■ WHAT THE EXERCISE ASKS
Copy exactly the last part of the listing below, beginning at the line that contains "nand3_1: 7 / 7" and including the final line.

■ DATA TO EXAMINE
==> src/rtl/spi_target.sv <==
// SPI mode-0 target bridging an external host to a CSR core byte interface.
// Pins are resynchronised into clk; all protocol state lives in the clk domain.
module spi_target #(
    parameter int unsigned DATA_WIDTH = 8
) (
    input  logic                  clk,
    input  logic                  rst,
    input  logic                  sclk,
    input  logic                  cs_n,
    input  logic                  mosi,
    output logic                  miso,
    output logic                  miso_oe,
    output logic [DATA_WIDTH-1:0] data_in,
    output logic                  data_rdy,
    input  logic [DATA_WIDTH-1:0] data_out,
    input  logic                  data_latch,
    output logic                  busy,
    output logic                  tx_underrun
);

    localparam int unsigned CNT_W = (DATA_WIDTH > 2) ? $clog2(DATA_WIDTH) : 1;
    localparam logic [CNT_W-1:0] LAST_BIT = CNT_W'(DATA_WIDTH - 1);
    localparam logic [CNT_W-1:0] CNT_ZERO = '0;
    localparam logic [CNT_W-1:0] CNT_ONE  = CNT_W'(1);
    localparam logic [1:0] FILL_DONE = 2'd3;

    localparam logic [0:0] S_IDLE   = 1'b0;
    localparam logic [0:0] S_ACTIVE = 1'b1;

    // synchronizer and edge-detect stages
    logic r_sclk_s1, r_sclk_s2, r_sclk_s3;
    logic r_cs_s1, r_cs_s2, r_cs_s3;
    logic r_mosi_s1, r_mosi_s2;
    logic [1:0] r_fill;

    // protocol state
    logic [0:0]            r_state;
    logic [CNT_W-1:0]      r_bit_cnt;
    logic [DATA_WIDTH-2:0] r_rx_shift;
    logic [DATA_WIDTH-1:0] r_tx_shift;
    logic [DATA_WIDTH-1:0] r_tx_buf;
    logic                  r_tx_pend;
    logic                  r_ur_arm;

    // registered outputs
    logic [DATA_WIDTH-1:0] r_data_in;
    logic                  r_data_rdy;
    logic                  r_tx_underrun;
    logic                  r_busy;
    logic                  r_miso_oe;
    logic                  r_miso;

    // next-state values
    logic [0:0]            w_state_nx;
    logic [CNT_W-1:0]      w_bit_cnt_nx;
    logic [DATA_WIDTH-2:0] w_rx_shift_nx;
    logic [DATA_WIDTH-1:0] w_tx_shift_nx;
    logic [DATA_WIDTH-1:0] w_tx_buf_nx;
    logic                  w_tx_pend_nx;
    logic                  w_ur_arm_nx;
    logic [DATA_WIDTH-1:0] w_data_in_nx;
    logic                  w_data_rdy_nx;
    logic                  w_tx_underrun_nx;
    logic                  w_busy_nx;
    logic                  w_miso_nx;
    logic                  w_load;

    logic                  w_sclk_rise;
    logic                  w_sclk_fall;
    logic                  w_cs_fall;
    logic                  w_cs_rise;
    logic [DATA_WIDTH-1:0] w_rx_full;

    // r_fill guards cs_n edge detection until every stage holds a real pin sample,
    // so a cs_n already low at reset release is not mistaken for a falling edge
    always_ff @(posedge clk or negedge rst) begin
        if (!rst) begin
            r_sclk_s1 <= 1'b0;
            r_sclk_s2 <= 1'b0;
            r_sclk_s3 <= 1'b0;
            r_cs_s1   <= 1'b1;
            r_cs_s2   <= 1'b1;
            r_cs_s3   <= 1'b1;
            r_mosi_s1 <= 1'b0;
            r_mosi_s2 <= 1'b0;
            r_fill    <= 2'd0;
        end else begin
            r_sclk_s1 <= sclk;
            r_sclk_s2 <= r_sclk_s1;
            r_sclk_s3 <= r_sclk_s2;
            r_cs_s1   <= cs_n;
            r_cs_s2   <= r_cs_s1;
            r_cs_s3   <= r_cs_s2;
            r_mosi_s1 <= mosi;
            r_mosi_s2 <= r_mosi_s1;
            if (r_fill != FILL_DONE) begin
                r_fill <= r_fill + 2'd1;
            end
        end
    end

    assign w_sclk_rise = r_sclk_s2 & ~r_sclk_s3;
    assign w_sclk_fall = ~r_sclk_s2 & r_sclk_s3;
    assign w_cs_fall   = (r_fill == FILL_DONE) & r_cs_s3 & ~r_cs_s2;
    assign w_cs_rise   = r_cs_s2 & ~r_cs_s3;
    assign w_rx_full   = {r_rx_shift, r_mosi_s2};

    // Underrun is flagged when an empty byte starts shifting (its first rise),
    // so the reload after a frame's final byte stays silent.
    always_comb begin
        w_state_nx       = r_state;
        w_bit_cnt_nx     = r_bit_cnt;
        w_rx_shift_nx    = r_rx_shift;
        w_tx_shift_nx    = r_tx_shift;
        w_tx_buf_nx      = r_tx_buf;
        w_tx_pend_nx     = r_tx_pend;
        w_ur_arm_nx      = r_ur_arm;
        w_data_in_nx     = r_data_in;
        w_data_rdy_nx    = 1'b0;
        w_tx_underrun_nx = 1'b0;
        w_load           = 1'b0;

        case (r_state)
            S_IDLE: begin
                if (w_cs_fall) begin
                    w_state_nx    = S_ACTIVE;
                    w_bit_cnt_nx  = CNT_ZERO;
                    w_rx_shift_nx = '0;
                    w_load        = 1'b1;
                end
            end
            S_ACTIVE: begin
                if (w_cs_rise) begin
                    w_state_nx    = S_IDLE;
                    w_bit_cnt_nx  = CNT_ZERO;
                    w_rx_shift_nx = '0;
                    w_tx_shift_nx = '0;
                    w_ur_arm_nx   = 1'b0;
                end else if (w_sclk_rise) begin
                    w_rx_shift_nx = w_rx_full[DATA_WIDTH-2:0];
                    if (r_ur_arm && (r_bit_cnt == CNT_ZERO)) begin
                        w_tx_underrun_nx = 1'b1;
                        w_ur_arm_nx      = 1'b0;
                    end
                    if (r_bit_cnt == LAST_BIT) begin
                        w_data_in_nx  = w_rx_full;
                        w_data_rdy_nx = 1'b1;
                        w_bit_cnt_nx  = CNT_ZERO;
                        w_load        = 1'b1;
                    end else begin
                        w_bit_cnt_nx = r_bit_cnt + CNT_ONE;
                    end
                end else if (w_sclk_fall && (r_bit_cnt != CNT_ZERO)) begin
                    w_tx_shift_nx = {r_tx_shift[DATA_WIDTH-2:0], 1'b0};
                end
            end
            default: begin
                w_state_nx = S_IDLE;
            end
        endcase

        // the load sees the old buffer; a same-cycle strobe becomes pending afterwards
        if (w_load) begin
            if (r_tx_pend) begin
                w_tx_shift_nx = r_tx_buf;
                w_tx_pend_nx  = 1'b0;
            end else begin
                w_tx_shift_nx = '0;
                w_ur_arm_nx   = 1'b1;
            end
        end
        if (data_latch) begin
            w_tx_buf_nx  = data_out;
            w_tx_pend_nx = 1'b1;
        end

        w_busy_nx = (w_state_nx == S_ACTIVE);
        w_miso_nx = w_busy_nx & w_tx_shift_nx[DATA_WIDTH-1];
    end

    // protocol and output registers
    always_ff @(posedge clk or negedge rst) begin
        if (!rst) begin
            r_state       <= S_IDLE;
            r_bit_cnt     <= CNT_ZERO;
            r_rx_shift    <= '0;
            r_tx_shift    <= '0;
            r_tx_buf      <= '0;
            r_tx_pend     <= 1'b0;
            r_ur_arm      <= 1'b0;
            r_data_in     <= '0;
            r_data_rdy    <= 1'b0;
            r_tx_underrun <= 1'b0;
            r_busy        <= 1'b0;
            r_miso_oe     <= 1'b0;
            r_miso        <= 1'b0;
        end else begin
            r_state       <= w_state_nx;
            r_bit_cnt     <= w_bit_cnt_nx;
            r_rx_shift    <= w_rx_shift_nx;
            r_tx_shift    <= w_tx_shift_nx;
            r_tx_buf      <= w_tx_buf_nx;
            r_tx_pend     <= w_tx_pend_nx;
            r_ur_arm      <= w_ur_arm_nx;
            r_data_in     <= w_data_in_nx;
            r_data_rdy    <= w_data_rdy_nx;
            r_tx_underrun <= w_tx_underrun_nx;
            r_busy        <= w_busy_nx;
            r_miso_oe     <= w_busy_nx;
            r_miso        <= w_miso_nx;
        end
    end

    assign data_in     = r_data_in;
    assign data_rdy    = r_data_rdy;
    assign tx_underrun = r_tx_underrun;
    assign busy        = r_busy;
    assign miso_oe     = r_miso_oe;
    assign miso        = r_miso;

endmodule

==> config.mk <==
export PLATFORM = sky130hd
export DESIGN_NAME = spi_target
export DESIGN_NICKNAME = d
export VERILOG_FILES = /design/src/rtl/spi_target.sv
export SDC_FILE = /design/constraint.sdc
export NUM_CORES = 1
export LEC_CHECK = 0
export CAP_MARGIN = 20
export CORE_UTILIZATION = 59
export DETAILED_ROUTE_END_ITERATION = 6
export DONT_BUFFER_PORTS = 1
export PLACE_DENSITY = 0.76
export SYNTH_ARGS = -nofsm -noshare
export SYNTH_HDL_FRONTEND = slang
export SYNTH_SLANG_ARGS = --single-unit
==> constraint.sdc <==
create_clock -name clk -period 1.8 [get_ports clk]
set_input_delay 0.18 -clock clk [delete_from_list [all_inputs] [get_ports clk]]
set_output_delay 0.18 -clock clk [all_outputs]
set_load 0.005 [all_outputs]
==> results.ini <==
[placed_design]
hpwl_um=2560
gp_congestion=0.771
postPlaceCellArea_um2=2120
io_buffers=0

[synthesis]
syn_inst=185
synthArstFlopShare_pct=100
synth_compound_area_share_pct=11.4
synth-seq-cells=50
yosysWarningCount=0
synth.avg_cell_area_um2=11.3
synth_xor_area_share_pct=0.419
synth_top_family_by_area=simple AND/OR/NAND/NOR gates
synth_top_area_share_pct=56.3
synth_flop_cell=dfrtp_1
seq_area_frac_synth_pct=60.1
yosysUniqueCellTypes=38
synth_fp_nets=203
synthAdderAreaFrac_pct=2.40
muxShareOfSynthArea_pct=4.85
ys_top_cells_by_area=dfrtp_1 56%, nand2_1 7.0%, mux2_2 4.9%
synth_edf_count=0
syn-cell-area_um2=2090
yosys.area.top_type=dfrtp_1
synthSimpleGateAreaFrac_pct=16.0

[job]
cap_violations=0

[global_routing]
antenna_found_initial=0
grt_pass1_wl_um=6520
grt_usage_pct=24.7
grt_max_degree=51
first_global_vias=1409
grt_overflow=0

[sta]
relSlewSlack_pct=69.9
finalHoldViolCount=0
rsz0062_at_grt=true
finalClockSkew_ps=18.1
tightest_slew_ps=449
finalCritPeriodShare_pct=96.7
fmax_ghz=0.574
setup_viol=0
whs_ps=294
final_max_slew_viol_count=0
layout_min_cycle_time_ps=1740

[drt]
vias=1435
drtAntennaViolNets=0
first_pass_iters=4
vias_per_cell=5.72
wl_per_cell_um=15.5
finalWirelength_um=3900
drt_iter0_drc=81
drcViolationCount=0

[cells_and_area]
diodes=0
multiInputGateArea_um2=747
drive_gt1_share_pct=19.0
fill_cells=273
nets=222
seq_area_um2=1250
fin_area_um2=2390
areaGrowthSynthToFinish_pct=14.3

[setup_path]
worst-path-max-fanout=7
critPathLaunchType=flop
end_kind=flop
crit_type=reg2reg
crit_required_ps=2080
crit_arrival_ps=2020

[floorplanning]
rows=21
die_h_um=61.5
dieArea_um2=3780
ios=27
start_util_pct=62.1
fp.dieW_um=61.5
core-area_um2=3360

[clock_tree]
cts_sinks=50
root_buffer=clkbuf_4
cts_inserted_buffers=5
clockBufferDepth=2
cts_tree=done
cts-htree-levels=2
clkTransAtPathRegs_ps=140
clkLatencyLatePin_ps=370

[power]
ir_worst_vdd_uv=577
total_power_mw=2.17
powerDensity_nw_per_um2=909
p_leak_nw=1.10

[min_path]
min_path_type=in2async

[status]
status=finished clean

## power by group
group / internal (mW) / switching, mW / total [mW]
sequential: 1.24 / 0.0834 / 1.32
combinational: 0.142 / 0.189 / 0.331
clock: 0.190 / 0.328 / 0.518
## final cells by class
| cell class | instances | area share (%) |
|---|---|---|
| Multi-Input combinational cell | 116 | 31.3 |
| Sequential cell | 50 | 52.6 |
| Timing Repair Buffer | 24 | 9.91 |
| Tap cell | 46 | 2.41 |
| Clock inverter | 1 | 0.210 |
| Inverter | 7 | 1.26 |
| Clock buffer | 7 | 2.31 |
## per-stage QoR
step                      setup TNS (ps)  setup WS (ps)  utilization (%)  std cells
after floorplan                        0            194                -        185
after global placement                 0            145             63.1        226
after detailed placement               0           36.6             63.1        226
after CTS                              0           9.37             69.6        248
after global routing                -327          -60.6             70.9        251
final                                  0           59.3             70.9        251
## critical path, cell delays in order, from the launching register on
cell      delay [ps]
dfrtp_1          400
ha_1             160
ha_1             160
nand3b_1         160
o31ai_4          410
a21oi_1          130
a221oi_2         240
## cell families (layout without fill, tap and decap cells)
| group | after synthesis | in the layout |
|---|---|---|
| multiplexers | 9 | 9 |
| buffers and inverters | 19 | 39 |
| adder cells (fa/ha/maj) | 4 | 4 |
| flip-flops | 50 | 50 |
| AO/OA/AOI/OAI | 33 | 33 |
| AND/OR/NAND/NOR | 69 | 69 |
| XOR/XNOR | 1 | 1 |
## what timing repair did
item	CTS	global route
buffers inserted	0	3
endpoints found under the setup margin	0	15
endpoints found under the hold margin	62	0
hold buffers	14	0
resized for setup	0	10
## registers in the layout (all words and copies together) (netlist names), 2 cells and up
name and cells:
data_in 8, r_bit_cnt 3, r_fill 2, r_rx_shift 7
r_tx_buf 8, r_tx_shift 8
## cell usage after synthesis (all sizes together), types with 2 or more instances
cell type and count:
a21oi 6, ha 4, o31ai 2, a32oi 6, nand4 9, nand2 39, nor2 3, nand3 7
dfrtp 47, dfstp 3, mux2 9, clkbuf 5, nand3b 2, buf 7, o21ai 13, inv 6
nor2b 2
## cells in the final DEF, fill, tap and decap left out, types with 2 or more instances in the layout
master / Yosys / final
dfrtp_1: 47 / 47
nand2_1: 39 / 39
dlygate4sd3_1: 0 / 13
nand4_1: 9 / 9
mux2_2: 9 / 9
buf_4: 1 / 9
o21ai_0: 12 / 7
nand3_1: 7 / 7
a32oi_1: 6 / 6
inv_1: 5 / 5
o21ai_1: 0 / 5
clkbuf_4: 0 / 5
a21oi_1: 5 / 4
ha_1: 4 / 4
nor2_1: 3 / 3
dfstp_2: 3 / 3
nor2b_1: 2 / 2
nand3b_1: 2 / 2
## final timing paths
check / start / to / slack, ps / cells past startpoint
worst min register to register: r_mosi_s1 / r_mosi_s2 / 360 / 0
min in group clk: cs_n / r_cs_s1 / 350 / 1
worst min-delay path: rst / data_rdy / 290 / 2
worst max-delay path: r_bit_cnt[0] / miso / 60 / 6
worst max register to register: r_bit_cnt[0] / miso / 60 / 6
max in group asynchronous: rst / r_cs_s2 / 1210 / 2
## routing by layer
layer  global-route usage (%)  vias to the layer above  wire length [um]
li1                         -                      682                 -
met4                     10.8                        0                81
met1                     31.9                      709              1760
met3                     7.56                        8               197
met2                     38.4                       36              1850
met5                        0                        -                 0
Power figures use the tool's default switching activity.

■ RESULT
nand3_1: 7 / 7
a32oi_1: 6 / 6
inv_1: 5 / 5
o21ai_1: 0 / 5
clkbuf_4: 0 / 5
a21oi_1: 5 / 4
ha_1: 4 / 4
nor2_1: 3 / 3
dfstp_2: 3 / 3
nor2b_1: 2 / 2
nand3b_1: 2 / 2
## final timing paths
check / start / to / slack, ps / cells past startpoint
worst min register to register: r_mosi_s1 / r_mosi_s2 / 360 / 0
min in group clk: cs_n / r_cs_s1 / 350 / 1
worst min-delay path: rst / data_rdy / 290 / 2
worst max-delay path: r_bit_cnt[0] / miso / 60 / 6
worst max register to register: r_bit_cnt[0] / miso / 60 / 6
max in group asynchronous: rst / r_cs_s2 / 1210 / 2
## routing by layer
layer  global-route usage (%)  vias to the layer above  wire length [um]
li1                         -                      682                 -
met4                     10.8                        0                81
met1                     31.9                      709              1760
met3                     7.56                        8               197
met2                     38.4                       36              1850
met5                        0                        -                 0
Power figures use the tool's default switching activity.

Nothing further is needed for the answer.